- Your task:
In the records below, begin at the line that has "assign nxr = nx;" and stop after the line that has "if (k == 10) begin : g_l0"; quote those lines verbatim and nothing more.
***** Data for analysis *****
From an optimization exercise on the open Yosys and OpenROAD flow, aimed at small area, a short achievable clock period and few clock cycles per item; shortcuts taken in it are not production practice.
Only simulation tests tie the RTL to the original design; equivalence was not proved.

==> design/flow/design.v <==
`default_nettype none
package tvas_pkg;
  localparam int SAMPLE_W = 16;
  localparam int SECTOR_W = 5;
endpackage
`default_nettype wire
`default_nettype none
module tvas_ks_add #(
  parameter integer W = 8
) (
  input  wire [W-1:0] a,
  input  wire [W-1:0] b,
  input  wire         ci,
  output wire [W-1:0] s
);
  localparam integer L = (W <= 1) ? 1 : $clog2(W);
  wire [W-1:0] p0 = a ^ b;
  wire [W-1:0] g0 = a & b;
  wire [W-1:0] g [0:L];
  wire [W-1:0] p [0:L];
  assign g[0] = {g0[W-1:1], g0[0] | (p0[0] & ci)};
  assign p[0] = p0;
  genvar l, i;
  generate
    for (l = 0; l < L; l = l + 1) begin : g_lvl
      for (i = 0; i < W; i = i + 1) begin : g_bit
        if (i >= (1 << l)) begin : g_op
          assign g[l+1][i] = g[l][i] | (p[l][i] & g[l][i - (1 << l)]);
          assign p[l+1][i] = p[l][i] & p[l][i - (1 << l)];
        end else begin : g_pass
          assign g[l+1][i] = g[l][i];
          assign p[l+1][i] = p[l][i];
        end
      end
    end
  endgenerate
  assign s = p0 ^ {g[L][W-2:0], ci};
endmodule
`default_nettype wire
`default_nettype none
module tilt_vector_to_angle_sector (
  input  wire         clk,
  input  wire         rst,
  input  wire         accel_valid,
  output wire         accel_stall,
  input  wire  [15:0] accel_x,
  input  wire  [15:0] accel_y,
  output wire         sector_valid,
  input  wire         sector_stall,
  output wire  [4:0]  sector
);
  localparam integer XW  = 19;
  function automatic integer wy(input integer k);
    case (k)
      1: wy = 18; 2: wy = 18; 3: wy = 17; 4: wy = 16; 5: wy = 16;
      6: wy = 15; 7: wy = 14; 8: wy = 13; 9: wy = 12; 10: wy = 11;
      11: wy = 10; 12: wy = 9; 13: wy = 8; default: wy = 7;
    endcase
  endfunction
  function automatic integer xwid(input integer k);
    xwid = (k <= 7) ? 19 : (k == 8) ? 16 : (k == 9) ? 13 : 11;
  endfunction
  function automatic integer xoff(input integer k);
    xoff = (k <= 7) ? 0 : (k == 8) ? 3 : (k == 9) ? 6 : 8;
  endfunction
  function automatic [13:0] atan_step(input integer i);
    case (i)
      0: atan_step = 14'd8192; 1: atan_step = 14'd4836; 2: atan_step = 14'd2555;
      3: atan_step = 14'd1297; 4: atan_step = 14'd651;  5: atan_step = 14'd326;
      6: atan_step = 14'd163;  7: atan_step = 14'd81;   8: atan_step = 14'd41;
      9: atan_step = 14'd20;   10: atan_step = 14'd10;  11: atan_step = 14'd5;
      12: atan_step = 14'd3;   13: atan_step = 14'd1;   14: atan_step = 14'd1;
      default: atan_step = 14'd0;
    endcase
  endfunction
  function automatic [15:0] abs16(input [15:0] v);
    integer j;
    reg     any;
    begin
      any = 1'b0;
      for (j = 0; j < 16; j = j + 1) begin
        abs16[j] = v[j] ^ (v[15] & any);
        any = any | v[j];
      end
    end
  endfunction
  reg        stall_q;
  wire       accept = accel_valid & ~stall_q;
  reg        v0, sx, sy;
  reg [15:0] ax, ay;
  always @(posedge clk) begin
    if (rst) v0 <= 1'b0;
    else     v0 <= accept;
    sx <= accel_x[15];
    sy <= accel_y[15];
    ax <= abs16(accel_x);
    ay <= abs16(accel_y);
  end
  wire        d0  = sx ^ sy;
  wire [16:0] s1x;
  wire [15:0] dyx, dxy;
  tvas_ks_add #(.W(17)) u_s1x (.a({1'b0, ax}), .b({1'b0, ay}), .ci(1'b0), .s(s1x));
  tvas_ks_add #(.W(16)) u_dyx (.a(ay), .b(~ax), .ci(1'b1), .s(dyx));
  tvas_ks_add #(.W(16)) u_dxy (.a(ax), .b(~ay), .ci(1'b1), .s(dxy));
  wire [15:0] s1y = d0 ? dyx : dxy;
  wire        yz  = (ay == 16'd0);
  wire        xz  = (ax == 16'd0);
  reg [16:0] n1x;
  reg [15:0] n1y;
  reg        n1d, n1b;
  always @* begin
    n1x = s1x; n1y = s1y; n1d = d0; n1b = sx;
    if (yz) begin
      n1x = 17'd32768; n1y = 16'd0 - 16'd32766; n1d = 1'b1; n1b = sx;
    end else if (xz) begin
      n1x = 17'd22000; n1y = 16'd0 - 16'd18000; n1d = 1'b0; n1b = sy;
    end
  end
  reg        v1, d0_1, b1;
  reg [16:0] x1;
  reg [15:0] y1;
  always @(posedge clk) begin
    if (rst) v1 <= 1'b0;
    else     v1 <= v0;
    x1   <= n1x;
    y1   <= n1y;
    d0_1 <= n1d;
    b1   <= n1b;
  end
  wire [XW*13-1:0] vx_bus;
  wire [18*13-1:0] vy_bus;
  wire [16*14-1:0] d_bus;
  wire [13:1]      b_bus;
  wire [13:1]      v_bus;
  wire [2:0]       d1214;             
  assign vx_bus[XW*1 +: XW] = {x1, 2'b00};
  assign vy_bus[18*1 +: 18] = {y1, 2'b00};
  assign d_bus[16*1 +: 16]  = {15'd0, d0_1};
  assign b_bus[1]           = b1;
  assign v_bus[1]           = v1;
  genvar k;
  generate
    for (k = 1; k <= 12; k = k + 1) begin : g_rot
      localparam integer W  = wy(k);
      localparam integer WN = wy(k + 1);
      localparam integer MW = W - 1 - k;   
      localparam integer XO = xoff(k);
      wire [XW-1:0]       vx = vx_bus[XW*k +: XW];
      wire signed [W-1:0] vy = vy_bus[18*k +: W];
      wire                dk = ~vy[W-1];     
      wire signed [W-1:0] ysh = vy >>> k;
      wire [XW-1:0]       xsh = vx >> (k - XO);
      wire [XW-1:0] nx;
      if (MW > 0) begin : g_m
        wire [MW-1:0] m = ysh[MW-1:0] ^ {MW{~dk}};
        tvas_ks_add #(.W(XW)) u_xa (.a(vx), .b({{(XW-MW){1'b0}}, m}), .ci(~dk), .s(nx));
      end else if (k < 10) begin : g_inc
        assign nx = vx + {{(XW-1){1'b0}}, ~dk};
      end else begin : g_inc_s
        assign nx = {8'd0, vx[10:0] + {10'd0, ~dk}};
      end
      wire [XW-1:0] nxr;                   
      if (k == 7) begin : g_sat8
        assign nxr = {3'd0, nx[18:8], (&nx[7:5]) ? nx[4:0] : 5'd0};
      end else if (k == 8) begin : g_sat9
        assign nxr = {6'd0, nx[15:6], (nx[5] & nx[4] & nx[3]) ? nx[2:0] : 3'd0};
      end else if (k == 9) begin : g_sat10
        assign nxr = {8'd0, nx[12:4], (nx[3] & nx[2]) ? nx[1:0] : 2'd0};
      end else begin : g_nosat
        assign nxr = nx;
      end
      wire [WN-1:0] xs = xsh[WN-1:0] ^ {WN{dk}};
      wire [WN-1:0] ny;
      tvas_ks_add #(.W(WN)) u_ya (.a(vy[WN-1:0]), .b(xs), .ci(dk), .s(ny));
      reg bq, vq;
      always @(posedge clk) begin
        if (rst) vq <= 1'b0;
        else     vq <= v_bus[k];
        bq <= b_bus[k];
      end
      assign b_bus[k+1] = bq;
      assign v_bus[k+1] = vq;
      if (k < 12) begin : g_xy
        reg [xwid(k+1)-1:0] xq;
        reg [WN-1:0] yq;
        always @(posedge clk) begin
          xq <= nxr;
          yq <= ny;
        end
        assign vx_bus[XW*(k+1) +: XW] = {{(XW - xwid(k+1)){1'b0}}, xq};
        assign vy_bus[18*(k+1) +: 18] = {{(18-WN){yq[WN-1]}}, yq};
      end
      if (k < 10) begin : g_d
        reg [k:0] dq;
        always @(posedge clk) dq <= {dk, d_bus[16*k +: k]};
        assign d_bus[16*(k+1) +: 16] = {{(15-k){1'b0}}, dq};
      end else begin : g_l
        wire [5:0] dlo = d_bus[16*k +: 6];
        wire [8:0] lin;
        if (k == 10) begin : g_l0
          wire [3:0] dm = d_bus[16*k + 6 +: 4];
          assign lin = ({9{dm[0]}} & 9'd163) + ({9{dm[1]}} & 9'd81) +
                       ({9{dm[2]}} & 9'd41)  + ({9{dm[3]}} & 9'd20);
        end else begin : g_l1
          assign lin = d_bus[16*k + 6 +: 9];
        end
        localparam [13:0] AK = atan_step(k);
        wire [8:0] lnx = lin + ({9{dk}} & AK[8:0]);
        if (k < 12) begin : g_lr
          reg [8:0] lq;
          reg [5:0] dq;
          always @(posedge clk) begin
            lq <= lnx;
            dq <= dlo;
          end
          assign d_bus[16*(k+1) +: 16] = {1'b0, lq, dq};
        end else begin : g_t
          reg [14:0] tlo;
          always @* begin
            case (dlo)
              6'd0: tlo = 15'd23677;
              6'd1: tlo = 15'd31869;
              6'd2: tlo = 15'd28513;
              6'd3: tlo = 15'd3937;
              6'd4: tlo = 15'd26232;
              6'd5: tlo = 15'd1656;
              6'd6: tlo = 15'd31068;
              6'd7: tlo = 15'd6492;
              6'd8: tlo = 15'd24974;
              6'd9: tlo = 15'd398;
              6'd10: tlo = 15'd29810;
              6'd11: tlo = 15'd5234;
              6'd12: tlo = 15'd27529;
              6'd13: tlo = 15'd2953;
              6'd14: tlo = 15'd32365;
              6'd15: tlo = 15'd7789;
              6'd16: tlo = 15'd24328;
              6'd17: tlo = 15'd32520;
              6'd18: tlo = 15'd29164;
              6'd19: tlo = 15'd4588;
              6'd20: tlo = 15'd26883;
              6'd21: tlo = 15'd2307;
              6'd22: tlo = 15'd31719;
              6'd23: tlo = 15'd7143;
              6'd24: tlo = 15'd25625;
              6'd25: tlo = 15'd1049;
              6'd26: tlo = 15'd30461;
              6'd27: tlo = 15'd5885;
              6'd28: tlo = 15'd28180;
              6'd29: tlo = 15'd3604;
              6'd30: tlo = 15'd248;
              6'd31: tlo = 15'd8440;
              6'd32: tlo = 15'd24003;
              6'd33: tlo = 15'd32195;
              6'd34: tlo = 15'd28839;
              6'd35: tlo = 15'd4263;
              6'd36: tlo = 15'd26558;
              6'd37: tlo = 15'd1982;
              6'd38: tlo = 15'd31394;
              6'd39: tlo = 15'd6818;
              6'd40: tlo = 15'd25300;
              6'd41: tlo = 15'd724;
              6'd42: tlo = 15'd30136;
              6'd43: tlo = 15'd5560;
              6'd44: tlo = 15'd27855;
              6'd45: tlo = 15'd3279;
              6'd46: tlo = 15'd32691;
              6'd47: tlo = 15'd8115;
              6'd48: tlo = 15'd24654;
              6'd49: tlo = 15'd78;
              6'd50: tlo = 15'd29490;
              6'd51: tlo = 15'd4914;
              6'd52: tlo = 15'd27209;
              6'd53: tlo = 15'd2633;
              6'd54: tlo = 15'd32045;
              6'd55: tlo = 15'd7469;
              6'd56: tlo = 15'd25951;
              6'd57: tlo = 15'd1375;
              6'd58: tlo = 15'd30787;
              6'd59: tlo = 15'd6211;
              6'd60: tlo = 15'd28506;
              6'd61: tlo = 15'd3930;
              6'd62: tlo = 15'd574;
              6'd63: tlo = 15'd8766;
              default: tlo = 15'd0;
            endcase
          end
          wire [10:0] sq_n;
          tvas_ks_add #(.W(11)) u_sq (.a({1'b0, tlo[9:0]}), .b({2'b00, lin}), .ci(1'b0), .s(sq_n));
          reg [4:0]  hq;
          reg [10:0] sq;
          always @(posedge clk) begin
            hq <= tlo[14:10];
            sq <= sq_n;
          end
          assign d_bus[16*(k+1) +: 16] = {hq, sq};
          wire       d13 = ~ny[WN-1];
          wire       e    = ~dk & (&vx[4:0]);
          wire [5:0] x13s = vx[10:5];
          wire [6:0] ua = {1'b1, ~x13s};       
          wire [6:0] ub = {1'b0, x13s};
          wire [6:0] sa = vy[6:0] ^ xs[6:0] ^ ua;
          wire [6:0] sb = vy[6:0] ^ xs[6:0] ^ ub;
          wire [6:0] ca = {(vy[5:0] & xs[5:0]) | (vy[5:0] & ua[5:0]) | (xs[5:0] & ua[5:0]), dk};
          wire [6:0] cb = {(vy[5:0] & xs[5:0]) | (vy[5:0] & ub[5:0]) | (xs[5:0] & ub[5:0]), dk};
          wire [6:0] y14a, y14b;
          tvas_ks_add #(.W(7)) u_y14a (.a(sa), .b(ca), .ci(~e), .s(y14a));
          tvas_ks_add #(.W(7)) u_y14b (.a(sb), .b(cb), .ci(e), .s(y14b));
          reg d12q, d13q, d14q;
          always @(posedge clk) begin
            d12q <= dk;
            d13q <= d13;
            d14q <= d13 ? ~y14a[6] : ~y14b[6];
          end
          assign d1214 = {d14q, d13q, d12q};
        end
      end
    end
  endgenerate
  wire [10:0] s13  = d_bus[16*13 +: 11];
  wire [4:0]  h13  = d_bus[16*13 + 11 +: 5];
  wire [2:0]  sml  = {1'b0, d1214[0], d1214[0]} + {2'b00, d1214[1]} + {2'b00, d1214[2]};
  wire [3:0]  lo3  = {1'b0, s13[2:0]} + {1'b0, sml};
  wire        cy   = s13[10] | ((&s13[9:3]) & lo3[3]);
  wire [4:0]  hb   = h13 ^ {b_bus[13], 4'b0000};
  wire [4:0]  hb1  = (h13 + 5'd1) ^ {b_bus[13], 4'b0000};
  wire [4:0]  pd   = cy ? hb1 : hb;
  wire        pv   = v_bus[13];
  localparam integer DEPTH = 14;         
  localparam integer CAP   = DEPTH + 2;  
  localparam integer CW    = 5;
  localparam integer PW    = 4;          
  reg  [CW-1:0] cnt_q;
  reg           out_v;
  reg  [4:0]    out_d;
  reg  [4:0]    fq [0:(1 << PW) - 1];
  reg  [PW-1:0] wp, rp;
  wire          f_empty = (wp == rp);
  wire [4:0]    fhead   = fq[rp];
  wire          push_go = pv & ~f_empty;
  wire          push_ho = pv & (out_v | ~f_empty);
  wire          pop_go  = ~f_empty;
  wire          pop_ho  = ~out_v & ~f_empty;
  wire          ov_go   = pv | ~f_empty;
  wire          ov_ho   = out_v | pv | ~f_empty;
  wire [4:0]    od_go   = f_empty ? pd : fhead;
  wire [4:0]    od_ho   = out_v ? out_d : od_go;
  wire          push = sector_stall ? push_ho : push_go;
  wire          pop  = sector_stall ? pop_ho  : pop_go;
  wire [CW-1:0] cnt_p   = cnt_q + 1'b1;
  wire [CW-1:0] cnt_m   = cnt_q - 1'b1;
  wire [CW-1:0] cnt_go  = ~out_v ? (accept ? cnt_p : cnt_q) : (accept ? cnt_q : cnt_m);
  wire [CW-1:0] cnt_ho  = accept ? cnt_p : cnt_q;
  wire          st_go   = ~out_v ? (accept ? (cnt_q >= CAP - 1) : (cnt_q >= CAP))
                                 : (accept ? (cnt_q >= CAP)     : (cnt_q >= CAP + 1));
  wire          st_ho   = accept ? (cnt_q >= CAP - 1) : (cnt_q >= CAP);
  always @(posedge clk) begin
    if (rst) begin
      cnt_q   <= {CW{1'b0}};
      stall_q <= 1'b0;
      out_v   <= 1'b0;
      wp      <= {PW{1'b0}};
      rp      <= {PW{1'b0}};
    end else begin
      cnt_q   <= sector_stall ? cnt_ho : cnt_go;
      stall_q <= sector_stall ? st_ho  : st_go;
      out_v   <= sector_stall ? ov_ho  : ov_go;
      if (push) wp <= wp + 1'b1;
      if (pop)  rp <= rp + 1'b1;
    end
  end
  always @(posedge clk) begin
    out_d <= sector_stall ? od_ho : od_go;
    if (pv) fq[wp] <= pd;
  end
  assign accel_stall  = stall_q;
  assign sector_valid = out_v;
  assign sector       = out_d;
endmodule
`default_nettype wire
*****
***** Data for analysis *****
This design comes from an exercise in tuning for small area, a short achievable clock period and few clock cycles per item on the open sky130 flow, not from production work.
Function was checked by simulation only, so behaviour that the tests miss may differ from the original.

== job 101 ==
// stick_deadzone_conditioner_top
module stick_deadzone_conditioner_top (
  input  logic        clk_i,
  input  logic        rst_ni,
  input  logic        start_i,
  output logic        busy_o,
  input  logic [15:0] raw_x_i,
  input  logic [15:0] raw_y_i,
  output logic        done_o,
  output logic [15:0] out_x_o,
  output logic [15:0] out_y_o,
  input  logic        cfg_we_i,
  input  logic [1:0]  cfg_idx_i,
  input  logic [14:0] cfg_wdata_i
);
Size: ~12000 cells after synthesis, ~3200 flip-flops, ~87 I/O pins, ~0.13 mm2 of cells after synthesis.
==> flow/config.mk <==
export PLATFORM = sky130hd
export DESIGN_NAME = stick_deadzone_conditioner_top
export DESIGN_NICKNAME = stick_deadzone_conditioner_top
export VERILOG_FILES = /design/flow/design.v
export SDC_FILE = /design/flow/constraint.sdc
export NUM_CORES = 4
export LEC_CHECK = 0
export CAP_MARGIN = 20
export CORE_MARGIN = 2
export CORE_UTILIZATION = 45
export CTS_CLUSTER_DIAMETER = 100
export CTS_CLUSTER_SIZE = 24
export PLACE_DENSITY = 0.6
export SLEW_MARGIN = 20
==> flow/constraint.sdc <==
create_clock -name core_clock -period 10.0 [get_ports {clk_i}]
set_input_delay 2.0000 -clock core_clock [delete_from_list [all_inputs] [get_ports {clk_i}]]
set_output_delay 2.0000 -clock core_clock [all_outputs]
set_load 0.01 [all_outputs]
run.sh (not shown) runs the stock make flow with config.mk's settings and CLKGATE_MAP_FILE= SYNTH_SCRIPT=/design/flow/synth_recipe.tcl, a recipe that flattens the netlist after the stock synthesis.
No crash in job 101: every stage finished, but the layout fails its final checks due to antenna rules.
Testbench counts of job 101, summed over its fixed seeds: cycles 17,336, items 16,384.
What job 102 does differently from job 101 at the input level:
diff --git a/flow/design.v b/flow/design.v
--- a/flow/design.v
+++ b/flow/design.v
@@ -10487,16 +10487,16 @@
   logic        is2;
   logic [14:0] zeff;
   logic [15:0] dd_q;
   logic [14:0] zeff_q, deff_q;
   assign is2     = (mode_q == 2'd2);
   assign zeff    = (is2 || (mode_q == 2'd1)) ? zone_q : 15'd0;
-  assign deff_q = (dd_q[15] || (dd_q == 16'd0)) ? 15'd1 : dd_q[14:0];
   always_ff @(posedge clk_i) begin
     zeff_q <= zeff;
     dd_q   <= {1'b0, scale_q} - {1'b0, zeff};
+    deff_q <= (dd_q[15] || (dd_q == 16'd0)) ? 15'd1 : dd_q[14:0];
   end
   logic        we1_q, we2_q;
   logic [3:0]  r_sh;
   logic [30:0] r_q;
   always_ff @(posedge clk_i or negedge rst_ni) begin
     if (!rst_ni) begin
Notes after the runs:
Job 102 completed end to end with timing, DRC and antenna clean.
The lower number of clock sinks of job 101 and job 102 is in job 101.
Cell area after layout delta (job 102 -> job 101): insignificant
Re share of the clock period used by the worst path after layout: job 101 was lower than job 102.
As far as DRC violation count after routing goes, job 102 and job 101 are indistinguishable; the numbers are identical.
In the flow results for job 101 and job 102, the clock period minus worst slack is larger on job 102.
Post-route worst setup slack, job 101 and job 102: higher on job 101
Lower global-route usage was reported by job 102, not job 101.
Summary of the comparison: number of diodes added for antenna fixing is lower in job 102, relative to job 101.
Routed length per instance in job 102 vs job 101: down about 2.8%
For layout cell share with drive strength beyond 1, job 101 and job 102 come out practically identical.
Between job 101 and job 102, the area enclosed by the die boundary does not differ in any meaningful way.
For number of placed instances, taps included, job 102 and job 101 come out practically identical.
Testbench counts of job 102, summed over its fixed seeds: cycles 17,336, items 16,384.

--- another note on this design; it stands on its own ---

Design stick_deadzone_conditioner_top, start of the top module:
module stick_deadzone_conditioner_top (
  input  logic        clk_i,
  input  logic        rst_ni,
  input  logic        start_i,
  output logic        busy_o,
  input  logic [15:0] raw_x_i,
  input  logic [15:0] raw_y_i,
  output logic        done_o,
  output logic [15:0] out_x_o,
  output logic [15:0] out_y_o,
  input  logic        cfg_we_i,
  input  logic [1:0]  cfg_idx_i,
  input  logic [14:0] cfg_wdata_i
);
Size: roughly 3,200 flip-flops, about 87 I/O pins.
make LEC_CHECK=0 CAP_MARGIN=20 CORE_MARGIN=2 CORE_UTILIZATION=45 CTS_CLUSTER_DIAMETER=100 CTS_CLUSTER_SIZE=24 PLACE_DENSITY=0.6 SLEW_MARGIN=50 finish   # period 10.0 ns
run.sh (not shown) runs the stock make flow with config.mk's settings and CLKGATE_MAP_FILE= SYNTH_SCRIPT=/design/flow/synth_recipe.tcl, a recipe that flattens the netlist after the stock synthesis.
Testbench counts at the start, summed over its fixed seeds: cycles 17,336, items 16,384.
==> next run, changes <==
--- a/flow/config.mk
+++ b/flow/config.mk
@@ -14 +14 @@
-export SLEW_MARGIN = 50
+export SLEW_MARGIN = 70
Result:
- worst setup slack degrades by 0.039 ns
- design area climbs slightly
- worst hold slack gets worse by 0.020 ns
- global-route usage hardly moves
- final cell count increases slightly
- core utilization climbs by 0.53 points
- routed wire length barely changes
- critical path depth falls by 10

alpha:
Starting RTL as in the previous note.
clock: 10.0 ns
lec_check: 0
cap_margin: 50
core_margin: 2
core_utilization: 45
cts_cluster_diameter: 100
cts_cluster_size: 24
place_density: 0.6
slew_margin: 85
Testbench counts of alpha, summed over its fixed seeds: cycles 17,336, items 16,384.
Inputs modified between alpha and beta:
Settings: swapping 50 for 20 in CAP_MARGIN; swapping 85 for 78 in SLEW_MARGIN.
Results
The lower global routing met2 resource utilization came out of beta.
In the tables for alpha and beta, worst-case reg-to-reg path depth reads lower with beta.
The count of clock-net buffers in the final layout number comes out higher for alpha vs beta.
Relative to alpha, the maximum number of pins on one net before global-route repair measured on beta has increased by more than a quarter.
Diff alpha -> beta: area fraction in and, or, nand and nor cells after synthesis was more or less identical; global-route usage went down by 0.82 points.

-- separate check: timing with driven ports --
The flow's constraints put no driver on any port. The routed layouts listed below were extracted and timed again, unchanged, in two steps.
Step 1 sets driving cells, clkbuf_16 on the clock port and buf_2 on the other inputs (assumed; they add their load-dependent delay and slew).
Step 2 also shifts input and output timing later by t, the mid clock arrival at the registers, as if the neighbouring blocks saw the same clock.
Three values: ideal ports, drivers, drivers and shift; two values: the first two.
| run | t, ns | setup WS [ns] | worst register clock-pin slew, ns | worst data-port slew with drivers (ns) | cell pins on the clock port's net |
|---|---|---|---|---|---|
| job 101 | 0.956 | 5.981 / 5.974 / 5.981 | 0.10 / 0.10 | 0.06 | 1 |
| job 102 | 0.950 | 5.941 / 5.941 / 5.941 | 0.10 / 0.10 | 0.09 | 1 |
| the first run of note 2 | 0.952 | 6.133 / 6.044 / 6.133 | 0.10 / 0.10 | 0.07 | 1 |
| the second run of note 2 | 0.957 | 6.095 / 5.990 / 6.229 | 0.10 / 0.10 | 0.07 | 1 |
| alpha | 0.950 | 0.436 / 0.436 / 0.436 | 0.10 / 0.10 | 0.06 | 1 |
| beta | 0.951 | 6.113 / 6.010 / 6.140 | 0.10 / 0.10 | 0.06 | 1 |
*****
- Solution:
        assign nxr = nx;
      end
      wire [WN-1:0] xs = xsh[WN-1:0] ^ {WN{dk}};
      wire [WN-1:0] ny;
      tvas_ks_add #(.W(WN)) u_ya (.a(vy[WN-1:0]), .b(xs), .ci(dk), .s(ny));
      reg bq, vq;
      always @(posedge clk) begin
        if (rst) vq <= 1'b0;
        else     vq <= v_bus[k];
        bq <= b_bus[k];
      end
      assign b_bus[k+1] = bq;
      assign v_bus[k+1] = vq;
      if (k < 12) begin : g_xy
        reg [xwid(k+1)-1:0] xq;
        reg [WN-1:0] yq;
        always @(posedge clk) begin
          xq <= nxr;
          yq <= ny;
        end
        assign vx_bus[XW*(k+1) +: XW] = {{(XW - xwid(k+1)){1'b0}}, xq};
        assign vy_bus[18*(k+1) +: 18] = {{(18-WN){yq[WN-1]}}, yq};
      end
      if (k < 10) begin : g_d
        reg [k:0] dq;
        always @(posedge clk) dq <= {dk, d_bus[16*k +: k]};
        assign d_bus[16*(k+1) +: 16] = {{(15-k){1'b0}}, dq};
      end else begin : g_l
        wire [5:0] dlo = d_bus[16*k +: 6];
        wire [8:0] lin;
        if (k == 10) begin : g_l0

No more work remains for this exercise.